8 Secrets of the most successful college students
What the Best College Students do,” a book by historian and educator Ken Bain, draws a road map for how students can get the most out of college, no matter where they go.

As Bain details, there are three types of learners:
surface, who do as little as possible to get by; strategic,
who aim for top grades rather than true understanding; and deep learners,
who leave college with a real, rich education. Bain then introduces us to a
host of real-life deep learners: young and old, scientific and artistic, famous
or still getting there. Although they each have their own insights, Bain
identifies common patterns in their stories:
1. Pursue passion, not A’s. When he was
in college, says the eminent astrophysicist Neil deGrasse Tyson, he was “moved
by curiosity, interest and fascination, not by making the highest scores
on a test.” As an adult, he points out, “no one ever asks you what your grades
were. Grades become irrelevant.” In his experience as a student and a
professor, says Tyson, “ambition and innovation trump grades every time.”
2. Get comfortable with failure. When
he was still a college student, comedian Stephen Colbert began working
with an improvisational theater in Chicago. “That really opened me up in
ways I hadn’t expected,” he tells Bain. “You must be O.K. with bombing. You
have to love it.” Colbert adds, “Improvisation is a great educator when it
comes to failing. There’s no way you are going to get it right every time.”

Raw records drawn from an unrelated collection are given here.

<file path="src/rtl/cam_pkg.sv">
// Shared definitions for the OV7670-style camera transmitter: FSM states,
// default QVGA timing and the RGB565 colour-bar palette.
package cam_pkg;

   typedef enum logic [2:0] {
      ST_IDLE,
      ST_VSYNC,
      ST_VFRONT,
      ST_ACTIVE,
      ST_VBACK
   } cam_state_e;

   localparam int H_ACTIVE_DEF    = 320;
   localparam int V_ACTIVE_DEF    = 240;
   localparam int H_BLANK_DEF     = 144;
   localparam int VSYNC_LINES_DEF = 3;
   localparam int V_FRONT_DEF     = 17;
   localparam int V_BACK_DEF      = 10;

   localparam logic [15:0] BAR_WHITE   = 16'hFFFF;
   localparam logic [15:0] BAR_YELLOW  = 16'hFFE0;
   localparam logic [15:0] BAR_CYAN    = 16'h07FF;
   localparam logic [15:0] BAR_GREEN   = 16'h07E0;
   localparam logic [15:0] BAR_MAGENTA = 16'hF81F;
   localparam logic [15:0] BAR_RED     = 16'hF800;
   localparam logic [15:0] BAR_BLUE    = 16'h001F;
   localparam logic [15:0] BAR_BLACK   = 16'h0000;

   function automatic logic [15:0] bar_color(input logic [2:0] idx);
      case (idx)
         3'd0:    return BAR_WHITE;
         3'd1:    return BAR_YELLOW;
         3'd2:    return BAR_CYAN;
         3'd3:    return BAR_GREEN;
         3'd4:    return BAR_MAGENTA;
         3'd5:    return BAR_RED;
         3'd6:    return BAR_BLUE;
         default: return BAR_BLACK;
      endcase
   endfunction

endpackage

</file>
<file path="src/rtl/cam_colorbar_rom.sv">
// Maps a horizontal pixel index to the RGB565 colour of one of eight
// equal-width vertical bars.
module cam_colorbar_rom
   import cam_pkg::*;
#(
   parameter int H_ACTIVE = H_ACTIVE_DEF,
   parameter int X_W      = 9
) (
   input  logic [X_W-1:0] x_i,
   output logic [15:0]    rgb_o
);

   localparam int BAR_W = (H_ACTIVE / 8 > 0) ? H_ACTIVE / 8 : 1;

   logic [X_W-1:0] bar;

   always_comb begin
      bar   = x_i / X_W'(BAR_W);
      rgb_o = (bar > X_W'(7)) ? BAR_BLACK : bar_color(bar[2:0]);
   end

endmodule

</file>
<file path="src/rtl/cam_ov7670_tx.sv">
// OV7670-style camera transmitter: PCLK = clk/2, VSYNC/HREF framing and an RGB565
// byte stream. Define COLORBAR_EN to replace px_color with an 8-bar test pattern.
module cam_ov7670_tx
   import cam_pkg::*;
#(
   parameter int H_ACTIVE    = H_ACTIVE_DEF,
   parameter int V_ACTIVE    = V_ACTIVE_DEF,
   parameter int H_BLANK     = H_BLANK_DEF,
   parameter int VSYNC_LINES = VSYNC_LINES_DEF,
   parameter int V_FRONT     = V_FRONT_DEF,
   parameter int V_BACK      = V_BACK_DEF
) (
   input  logic        clk,
   input  logic        rst,
   input  logic        en,
   input  logic [15:0] px_color,
   output logic        cam_pclk,
   output logic        cam_vsync,
   output logic        cam_href,
   output logic [7:0]  cam_px_data,
   output logic        frame_done,
   output logic        busy
);

   localparam int LINE_LEN  = 2 * H_ACTIVE + H_BLANK;
   localparam int BYTE_W    = $clog2(LINE_LEN);
   localparam int MAX_VS_VF = (VSYNC_LINES > V_FRONT) ? VSYNC_LINES : V_FRONT;
   localparam int MAX_VA_VB = (V_ACTIVE > V_BACK) ? V_ACTIVE : V_BACK;
   localparam int MAX_LINES = (MAX_VS_VF > MAX_VA_VB) ? MAX_VS_VF : MAX_VA_VB;
   localparam int LINE_W    = $clog2(MAX_LINES + 1);

   localparam logic [BYTE_W-1:0] LAST_BYTE  = BYTE_W'(LINE_LEN - 1);
   localparam logic [BYTE_W-1:0] HREF_BYTES = BYTE_W'(2 * H_ACTIVE);

   cam_state_e        state_q, state_d;
   logic [BYTE_W-1:0] byte_q, byte_d;
   logic [LINE_W-1:0] line_q, line_d, last_line;
   logic [7:0]        px_lo_q;
   logic              pclk_q, vsync_q, href_q, done_q, busy_q;
   logic [7:0]        data_q;
   logic              frame_end, href_d;
   logic [15:0]       px_src;

   always_comb begin
      case (state_q)
         ST_VSYNC:  last_line = LINE_W'(VSYNC_LINES - 1);
         ST_VFRONT: last_line = LINE_W'(V_FRONT - 1);
         ST_ACTIVE: last_line = LINE_W'(V_ACTIVE - 1);
         default:   last_line = LINE_W'(V_BACK - 1);
      endcase
   end

   // Position of the next PCLK period: byte wraps into line, line wraps into state.
   always_comb begin
      state_d   = state_q;
      byte_d    = byte_q + 1'b1;
      line_d    = line_q;
      frame_end = 1'b0;
      if (byte_q == LAST_BYTE) begin
         byte_d = '0;
         if (line_q == last_line) begin
            line_d = '0;
            case (state_q)
               ST_VSYNC:  state_d = ST_VFRONT;
               ST_VFRONT: state_d = ST_ACTIVE;
               ST_ACTIVE: state_d = ST_VBACK;
               ST_VBACK: begin
                  frame_end = 1'b1;
                  state_d   = en ? ST_VSYNC : ST_IDLE;
               end
               default:   state_d = ST_IDLE;
            endcase
         end else begin
            line_d = line_q + 1'b1;
         end
      end
      href_d = (state_d == ST_ACTIVE) && (byte_d < HREF_BYTES);
   end

`ifdef COLORBAR_EN
   logic [BYTE_W-2:0] x_d;
   logic              unused_px_color;

   assign x_d             = byte_d[BYTE_W-1:1];
   assign unused_px_color = ^px_color;

   cam_colorbar_rom #(
      .H_ACTIVE (H_ACTIVE),
      .X_W      (BYTE_W - 1)
   ) u_colorbar_rom (
      .x_i   (x_d),
      .rgb_o (px_src)
   );
`else
   assign px_src = px_color;
`endif

   // Entering VSYNC from IDLE counts as the first PCLK fall; every later update waits for pclk 1->0.
   always_ff @(posedge clk) begin
      if (rst) begin
         state_q <= ST_IDLE;
         byte_q  <= '0;
         line_q  <= '0;
         px_lo_q <= '0;
         pclk_q  <= 1'b0;
         vsync_q <= 1'b0;
         href_q  <= 1'b0;
         data_q  <= '0;
         done_q  <= 1'b0;
         busy_q  <= 1'b0;
      end else if (state_q == ST_IDLE) begin
         pclk_q <= 1'b0;
         done_q <= 1'b0;
         byte_q <= '0;
         line_q <= '0;
         if (en) begin
            state_q <= ST_VSYNC;
            vsync_q <= 1'b1;
            busy_q  <= 1'b1;
         end
      end else begin
         pclk_q <= ~pclk_q;
         done_q <= 1'b0;
         if (pclk_q) begin
            state_q <= state_d;
            byte_q  <= byte_d;
            line_q  <= line_d;
            vsync_q <= (state_d == ST_VSYNC);
            href_q  <= href_d;
            done_q  <= frame_end;
            busy_q  <= (state_d != ST_IDLE);
            if (href_d && !byte_d[0]) begin
               px_lo_q <= px_src[7:0];
               data_q  <= px_src[15:8];
            end else if (href_d) begin
               data_q  <= px_lo_q;
            end else begin
               data_q  <= '0;
            end
         end
      end
   end

   assign cam_pclk    = pclk_q;
   assign cam_vsync   = vsync_q;
   assign cam_href    = href_q;
   assign cam_px_data = data_q;
   assign frame_done  = done_q;
   assign busy        = busy_q;

endmodule

</file>
<file path="config.mk">
export PLATFORM = sky130hd
export DESIGN_NAME = cam_ov7670_tx
export DESIGN_NICKNAME = d
export VERILOG_FILES = /design/src/rtl/cam_pkg.sv /design/src/rtl/cam_colorbar_rom.sv /design/src/rtl/cam_ov7670_tx.sv
export SDC_FILE = /design/constraint.sdc
export NUM_CORES = 1
export LEC_CHECK = 0
export ABC_AREA = 1
export CORE_UTILIZATION = 55
export CTS_CLUSTER_DIAMETER = 80
export DETAILED_ROUTE_END_ITERATION = 10
export GPL_ROUTABILITY_DRIVEN = 0
export PLACE_DENSITY_LB_ADDON = 0.08
export SKIP_LAST_GASP = 1
export SYNTH_ARGS = -nofsm -noshare
export SYNTH_HDL_FRONTEND = slang
export SYNTH_SLANG_ARGS = --single-unit
</file>
<file path="constraint.sdc">
create_clock -name clk -period 2.9 [get_ports clk]
set_input_delay 0.58 -clock clk [delete_from_list [all_inputs] [get_ports clk]]
set_output_delay 0.58 -clock clk [all_outputs]
set_load 0.01 [all_outputs]
</file>
# After elaboration in Yosys (flattened, before gate mapping)
# Index checks and enable logic that the tools add are counted.
[totals]
reg_bits = 42
inputBits = 19
output_inout_bits = 13
word_cells = 56
[op_classes]
n_addsub = 2
order_cmp = 1
n_eq_ne = 9
n_mux = 18
bitwise = 4
n_reduce_logical = 12
[op_table]
columns = ["op", "n"]
rows = [
  ["$mux 8", 3],
  ["$pmux 8 s3", 1],
  ["$mux 3", 5],
  ["$pmux 3 s4", 1],
  ["$add 10x1->10 const B", 1],
  ["$eq 10x10->1 const B", 1],
  ["$lt 10x10->1 const B", 1],
  ["$mux 10", 1],
  ["$eq 3x2->1 const B", 3],
  ["$add 8x1->8 const B", 1],
  ["$eq 8x8->1", 1],
  ["$mux 1", 7],
  ["$eq 3x1->1 const B", 2],
  ["$reduce_and 2->1", 3],
  ["$reduce_or 5->1", 1],
  ["$not 1->1", 4],
  ["$eq 3x3->1 const B", 1],
  ["$logic_not 3->1", 1],
  ["$reduce_and 3->1", 1],
  ["$reduce_bool 3->1", 1],
  ["$logic_and 1x1->1", 2],
  ["$ne 2x2->1 const B", 1],
  ["$reduce_bool 2->1", 1],
  ["$reduce_or 2->1", 1],
  ["$logic_not 1->1", 1],
]

# Logic depth before layout (Yosys ltp)
[depth]
word_depth = 9
ltp_mapped = 15
mapped_depth_nobuf = 15

# Worst setup path after synthesis
# OpenSTA, ideal clock, no wires.
[synth_path]
kind = "reg2reg"
from = "reg byte_q[0]"
to = "reg px_lo_q[7]"
setup_time_ns = 0.110
arrival_time_ns = 1.795
required_time_ns = 2.790
slack_ns = 0.995
path_stages_with_launch = 14
path_buffers = 1
period_less_slack_ns = 1.905
path_cell_list = "dfxtp_1 ha_1 nand2_2 nor2_4 nand3_1 nor2_4 nand4_4 nand2_1 o21ai_2 nor2_4 buf_6 nand4_1 nand2_1 nor2_1"
[synth_between]
elab_chain_cells = 6
elab_cells_between_ends = 10
classes_between = "1 x add/sub; 1 x order compare; 2 x eq/ne; 2 x mux; 4 x reduce/logical"
[synth_lines]
columns = ["item", "line_no", "text"]
rows = [
  ["from (decl)", "cam_ov7670_tx.sv:36", "logic [BYTE_W-1:0] byte_q, byte_d;"],
  ["from (signal assigned)", "cam_ov7670_tx.sv:126", "byte_q <= byte_d;"],
  ["$add 10x1->10 or $eq 10x10->1 (tied branches)", "cam_ov7670_tx.sv:56, cam_ov7670_tx.sv:59", ""],
  ["$mux 10 or $mux 3 (tied branches)", "cam_ov7670_tx.sv:59", "if (byte_q == LAST_BYTE) begin"],
  ["$lt 10x10->1 or $eq 3x2->1 (tied branches)", "cam_ov7670_tx.sv:77", "href_d = (state_d == ST_ACTIVE) && (byte_d < HREF_BYTES);"],
  ["$logic_and 1x1->1", "cam_ov7670_tx.sv:77", ""],
  ["$logic_and 1x1->1 *", "cam_ov7670_tx.sv:132", "if (href_d && !byte_d[0]) begin"],
  ["$reduce_and 3->1 (no line) *", "--", ""],
  ["to (signal assigned)", "cam_ov7670_tx.sv:133", "px_lo_q <= px_src[7:0];"],
  ["to (decl)", "cam_ov7670_tx.sv:38", "logic [7:0] px_lo_q;"],
]
# Every way passes the cells marked *; elsewhere a longest branch is shown, timed or not.
# A chain may end at the register's enable or synchronous reset.

# Worst setup path after layout
[layout_path]
from = "reg byte_q[0]"
to = "reg px_lo_q[3]"
# The elaborated chain is that of the path after synthesis.

==> impl_metrics.ini <==
[yosys]
syn_inst = 353
synthXorXnorAreaFrac_pct = 1.45
syn_nets = 374
synth_warnings = 0
synth_cell_types = 35
ys_ff_latch = 42
synth-main-ff-cell = dfxtp_1
synth_edf_count = 0
yosysSeqAreaShare_pct = 34.8
synth-simple-area-share_pct = 39.9
async_flop_share_pct = 0
synth_area_per_cell_um2 = 6.84
synth-adder-area-share_pct = 1.04
syn_area_um2 = 2410
synth_top_family_by_area = simple AND/OR/NAND/NOR gates
synth_compound_area_share_pct = 11.6
synthMuxAreaShare_pct = 0

[power_and_ir_drop]
pwr-share-comb_pct = 9.5
p_total_mw = 1.08
switching_share_pct = 25.9
p_sw_mw = 0.280
pwr-share-seq_pct = 54.1
irDropWorstVdd_mv = 0.257
p_int_mw = 0.800
p_leak_nw = 1.14
clockPowerShare_pct = 36.3
p_per_area_nw_per_um2 = 378

[clocking]
tritoncts = built
clkLatencyLatePin_ns = 0.30
cts-htree-levels = 2
cts_buffer_depth = 2
hold_buffers = 0
path_clk_slew_ns = 0.09
cts_setup_buffers = 0
clockRootBuffer = clkbuf_8
post_cts_resized = 0
cts.sinks = 42
numCtsBuffers = 5

[routing]
drt_iter0_markers = 283
drc_errors = 0
top_layer_used = met4
vias_per_cell = 5.17
drt_pre_antenna_iters = 4
detail_route.wl_per_cell_um = 12.1
met3WireLength_um = 197
vias = 2259
wl_met2_um = 2290
wl_met1_um = 2740
drtAntennaViolNets = 0
wirelength_um = 5300

[hold_path]
hold_class = reg2reg

[setup_path]
worstPathCellList = ha_1, nand2_2, nor2_4, nand3_1, nor2_4, nand4_4, nand2_1, o21ai_2, nor2_4, nand3_4, nand2_1, inv_1, nor2_1
arrival_ns = 2.59
cp_common_cell = nor2_4
cp_slowest_stage_delay_ns = 0.45
slowest_stage = nor2_4
critPathKind = reg2reg
cp-start-kind = register
crit_path_end_kind = register
cp.required_ns = 3.14
crit_fanout = 18

[timing]
hold_viol_final = 0
hold-worst-slack_ns = 0.472
finalMaxSlewViolations = 0
max_freq_ghz = 0.426
rsz0062_at_grt = false
period_needed_ns = 2.35
slew_headroom_pct = 57.9
fin_skew_ns = 0.00742
setup_violations = 0
setup_tns_ns = 0
period_share_pct = 81.0
max_slew.worst_pin.slew_ns = 0.632

[global_routing]
grt_pass1_wl_um = 8910
antenna_found_initial = 0
grt_max_degree = 21
grt.total_usage_pct = 25.4
grt_pass1_vias = 1996
globalRouteOverflowTotal = 0

[place]
dpl.cell_count = 429
io_buffer_count = 31
dp_hpwl_um = 4000

[finish]
fill_cells = 375
instances_no_fill = 437
fin_nets = 407
drive_above_1_share_pct = 14.2
antenna_cells = 0
final_core_util_pct = 69.4
syn2layout_area_growth_pct = 18.4

[floorplanning]
dieWidth_um = 68.2
ioPinCount = 32
num_rows = 23
dieArea_um2 = 4660
core_area_um2 = 4120
start_util_pct = 58.7
die_height_um = 68.2

[flow_run]
maxCapViolations = 0

[run_status]
status = finished clean
## registers in the layout, summed over array words and instances (netlist names)
name / cells
cam_href: 1
cam_px_data: 8
px_lo_q: 8
line_q: 8
state_q: 3
cam_pclk: 1
byte_q: 10
busy: 1
frame_done: 1
cam_vsync: 1
## Yosys cell counts, types with 3 or more instances
cell	count	area share [%]
nor2_4	6	2.8
nand2_2	10	2.6
nand3_1	15	3.1
o21ai_1	3	0.62
buf_2	3	0.62
clkbuf_1	4	0.62
nand4_1	15	3.9
inv_2	4	0.62
dfxtp_1	42	35
a21oi_2	9	3.3
nor3_1	8	1.7
inv_1	54	8.4
nand2_1	85	13
nand3_2	8	3.3
nor2_1	39	6.1
o21ai_0	16	3.3
a21oi_1	7	1.5
## path summary, 6_finish.rpt
kind,slack [ns],cells past startpoint,endpoint,start
min reg2reg,0.47,2,cam_vsync,cam_vsync
max,0.55,13,px_lo_q[3],byte_q[0]
min,0.47,2,cam_vsync,cam_vsync
max reg2reg,0.55,13,px_lo_q[3],byte_q[0]
## cell type report
| class | instances | area, um2 | share of cell area [%] |
|---|---|---|---|
| Sequential cell | 42 | 841 | 29.4 |
| Inverter | 58 | 218 | 7.62 |
| Timing Repair Buffer | 35 | 340 | 11.9 |
| Clock buffer | 5 | 68.8 | 2.41 |
| Clock inverter | 3 | 25.0 | 0.876 |
| Tap cell | 50 | 62.6 | 2.19 |
| Multi-Input combinational cell | 244 | 1300 | 45.6 |
## logic make-up after synthesis
family / count (synthesis)
flops: 42
buf+inv: 67
simple gates: 194
xor+xnor: 4
compound gates: 44
fa+ha+maj: 2
## layout by cell type, fill, tap and decap left out, types with 5 or more instances in the layout
cell type / netlist / routed
a21oi_2: 9 / 9
nand3_1: 15 / 15
inv_1: 54 / 54
nor2_1: 39 / 39
nand4_1: 15 / 15
nand2_1: 85 / 85
dfxtp_1: 42 / 42
clkdlybuf4s50_1: 0 / 31
nor3_1: 8 / 8
clkbuf_8: 0 / 5
nor2_4: 6 / 6
a21oi_1: 7 / 7
nand2_2: 10 / 10
o21ai_0: 16 / 16
nand3_2: 8 / 8
## routing by layer
layer,up-vias,global-route usage [%]
met5,-,0
met4,0,7.81
met1,1011,35.3
met3,10,4.83
li1,1188,-
met2,50,39.3
## power groups by stage
stage	clock, mW	sequential [mW]	combinational, mW
2_1_floorplan	0	0.600	0.0524
3_3_place_gp	0	0.598	0.100
3_5_place_dp	0	0.598	0.102
4_1_cts	0.404	0.585	0.102
5_1_grt	0.429	0.586	0.115
6_report	0.392	0.585	0.103
## worst max-delay path: cells and delay by family, from the launching register on
kind                       cells  cell delay [ns]
buffers and inverters          1             0.04
AOI/OAI and AO/OA              1             0.08
DFF                            1             0.40
and+or+nand+nor               10             1.55
adders and majority gates      1             0.21
## per-stage QoR
step | setup WS, ns | instance area [um2]
finish | 0.550 | 2860
global route | 0.274 | 2860
CTS | 0.561 | 2860
detailed placement | 0.585 | 2760
global placement | 0.638 | 2760
floorplan | 0.995 | 2410
(Power assumes the default switching activity.)
==> variant: new RTL, same settings <==
`V_BACK_DEF`: 10 -> 5.
--- a/src/rtl/cam_pkg.sv
+++ b/src/rtl/cam_pkg.sv
@@ -16,5 +16,5 @@
    localparam int VSYNC_LINES_DEF = 3;
    localparam int V_FRONT_DEF     = 17;
-   localparam int V_BACK_DEF      = 10;
+   localparam int V_BACK_DEF      = 5;
 
    localparam logic [15:0] BAR_WHITE   = 16'hFFFF;
Function: no difference found for any inputs over 10 cycles, from zero or initial values and one cycle with rst high; that may be too few to reach the edited logic, so the function may still have changed.
==> variant against the unedited design <==
Synthesized area shrank 2.7%. Routed wire length shrank 6.8%. Worst setup slack got worse by 0.13 ns. Total power grew 5.7%. Maximum frequency is 5.4% lower. Core utilization is 0.93 points lower. Sequential cell count is the same. First-iteration DRC count decreased by 55%. Final area decreased by 2.7%. Combinational power is 6% lower. Largest cell class unchanged.
==> variant: results (changes against the unedited design) <==
Run status
  – Status: finished, final reports clean

Placement
  – DP Wirelength: 3770 um (-5.5%)
  – Setup WS pre-CTS: 0.412 ns (-0.173 ns)
  – DP Area: 0.00267 sq mm (-3.3%)
  – Port Buffers: 31 (unchanged)
  – Cells after DPL: 410 (-4.4%)

Global route
  – First-pass GRT wire length: 8230 um (-7.7%)
  – Met3 Resource Use GR: 0.0659 (+0.0175)
  – Met2 Track Usage GR: 0.378 (-0.0159)
  – Largest net degree at the start of global routing: 27 (+29%)
  – Vias in the first global route: 1841 (-7.8%)
  – GR Util met1: 0.335 (-0.0188)
  – Gr usage total: 0.247 (-0.00745)
  – Initial antenna violation count: 0 (unchanged)

Pwr
  – VDD IR-drop max: 0.000284 V (+10%)
  – P_leak: 1.05 nW (-7.9%)

Synthesis
  – Synth Area in Compound Gates: 0.132 (+0.0160)
  – Post-synth EDFFs: 0 (unchanged)
  – Mapped Nets: 357 (-4.5%)
  – Post-synthesis sequential area ratio: 0.358 (+0.00965)
  – Yosys warnings: 0 (unchanged)
  – Synth Area in XOR/XNOR: 0.0149 (+0.000402)
  – Cell count after synthesis: 336 (-4.8%)
  – Synth Area in Adders: 0.0107 (+0.000287)
  – Top cells by count, synth: nand2_1, inv_1, dfxtp_1
  – Yosys cell types: 34 (-2.9%)
  – Mux share of post-synthesis cell area: 0 (unchanged)
  – Ys async rst share: 0 (unchanged)
  – Top cells by area, synth: dfxtp_1, nand2_1, inv_1

Setup path
  – Worst-path maximum fanout: 18 (unchanged)
  – Worst Path Arrival: 2.73 ns (+0.14 ns)
  – Critical Path Max Stage Delay: 0.41 ns (-0.04 ns)
  – CP max stage cell: nor2_4

Layout
  – Share of post-route cells with drive strength above 1: 0.136 (-0.00625)
  – Fillers: 374 (-0.27%)
  – Final #Nets: 388 (-4.7%)
  – Utilization after layout: 0.685 (-0.00927)
  – Max reg flops: 10 (unchanged)
  – Antenna diodes: 0 (unchanged)
  – Biggest register: byte_q

Clock tree
  – TritonCTS buffer count: 5 (unchanged)
  – Clk Latency, worst-skew pair: 0.30 ns (about the same)
  – Post-CTS sizing: 0 (unchanged)
  – Post-CTS setup buffer count: 0 (unchanged)
  – Htree depth: 2 (unchanged)
  – Clock slew at reported path FFs: 0.08 ns
  – CTS max path bufs: 2 (unchanged)

Timing
  – Worst Skew: 0.00961 ns (+0.00219 ns)
  – Slew margin rel.: 0.642 (+0.0635)
  – Setup TNS: 0 ns (unchanged)

Route
  – Initial DRC Count: 126 (-55%)
  – Vias: 2106 (-6.8%)
  – Wire length per cell: 11.8 um (-2.6%)
  – Vias/cell: 5.04 (-2.5%)

Min path
  – Worst min path class: reg -> reg
-- variant: cell count changes after synthesis, sizes merged, moves of 2 or more --
cell | unedited run | this run
nand2 | 95 | 74
nand3 | 24 | 30
nor3 | 8 | 5
o21ai | 21 | 24
nand4 | 16 | 14
-- variant: layer usage --
layer | part of all wire | up-vias
met5 | 0 | -
met4 | 0.014 | 0
met3 | 0.037 | 7
met2 | 0.43 | 38
met1 | 0.52 | 921
li1 | - | 1140
-- variant: report_power, final --
group | switching [mW] | internal [mW] | leakage [nW]
logic | 0.0526 | 0.0443 | 0.660
registers | 0.00587 | 0.581 | 0.339
clock network | 0.199 | 0.258 | 0.0524
total | 0.258 | 0.883 | 1.05
-- variant: path summary, 6_finish.rpt --
check	startpoint	end	slack [ns]	depth (start not counted)
setup / recovery	byte_q[0]$_SDFFE_PP0P_	px_lo_q[4]$_SDFFE_PP0P_	0.42	15
hold / removal	cam_px_data[3]$_SDFFE_PP0P_	cam_px_data[3]$_SDFFE_PP0P_	0.48	2
setup reg to reg	byte_q[0]$_SDFFE_PP0P_	px_lo_q[4]$_SDFFE_PP0P_	0.42	15
hold reg to reg	cam_px_data[3]$_SDFFE_PP0P_	cam_px_data[3]$_SDFFE_PP0P_	0.48	2
-- variant: critical path: cells and delay by family, from the launching register on --
family	cells	cell delay, ns
and+or+nand+nor	12	1.74
buffers and inverters	2	0.16
adders and majority gates	1	0.17
DFF	1	0.37
-- variant: kinds of logic (layout without fill, tap and decap cells) --
| logic type | count (synthesis) | after routing |
|---|---|---|
| AOI/OAI and AO/OA | 49 | 49 |
| xor gates and xnor gates | 4 | 4 |
| adders and majority gates | 2 | 2 |
| buffers and inverters | 68 | 100 |
| DFF | 42 | 42 |
| and+or+nand+nor | 171 | 171 |
-- variant: final cells by class --
| cell class | count | area share |
|---|---|---|
| multi-input cells | 226 | 0.440 |
| flip-flops and latches | 42 | 0.302 |
| repair buffers | 33 | 0.117 |
| inverters | 59 | 0.0797 |
| clock buffers | 7 | 0.0275 |
| well taps | 50 | 0.0225 |
| clock inverters | 1 | 0.0108 |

3. Make a personal connection to your
studies. In her sophomore year in college, Eliza Noh, now a professor
of Asian-American studies at California State University at Fullerton took a
class on power in society: who has it, how it’s used. “It really opened my
eyes. For the first time in my life, I realized that learning could be about me
and my interests, about who I was,” Noh tell Bain. “I didn’t just listen to
lectures, but began to use my own experiences as a jumping-off point for asking
questions and wanting to pursue certain concepts.”
4. Read and think actively. Dean
Baker, one of the few economists to predict the economic collapse of 2008,
became fascinated in college by the way economic forces shape people’s lives.
His studies led him to reflect on “what he believed and why, integrating and
questioning,” Bain notes. Baker says: “I was always looking for arguments
in something I read, and then pinpointing the evidence to see how it was used.”
5. Ask big questions. Jeff Hawkins, an
engineer who created the first mobile computing device, organized his
college studies around four profound questions he wanted to explore: Why
does anything exist? Given that a universe does exist, why do we have the
particular laws of physics that we do? Why do we have life, and what is its
nature? And given that life exists, what’s the nature of intelligence? For many
of the subjects he pursued, Bain notes, “there was no place to ‘look it up,’ no
simple answer.”
6. Cultivate empathy for others. Reyna
Grande, author of the novels Across a Hundred Mountains and Dancing
with Butterflies, started writing seriously in her junior year in college.
“Writing fiction taught Reyna to empathize with the people who populated her
stories, an ability that she transferred to her life,” Bain notes: “As a
writer, I have to understand what motivates a character, and I see other people
as characters in the story of life,” Grande says. “When someone makes mistakes,
I always look at what made them act the way they do.”
7. Set goals and make them real. Tia
Fuller, who later became an accomplished saxophone player, began planning her
future in college, envisioning the successful completion of her
projects. “I would keep focused on the light at the end of the tunnel, and
what that accomplishment would mean,” she tells Bain. “That would help me
develop a crystallized vision.”
8. Find a way to contribute. Joel Feinman,
now a lawyer who provides legal services to the poor, was set on his career
path by a book he read in college: The Massacre at El Mozote, an
account of a 1981 slaughter of villagers in El Salvador. After writing and
staging a campus play about the massacre, and traveling to El
Salvador, Feinman “decided that I wanted to do something to help people
and bring a little justice to the world.”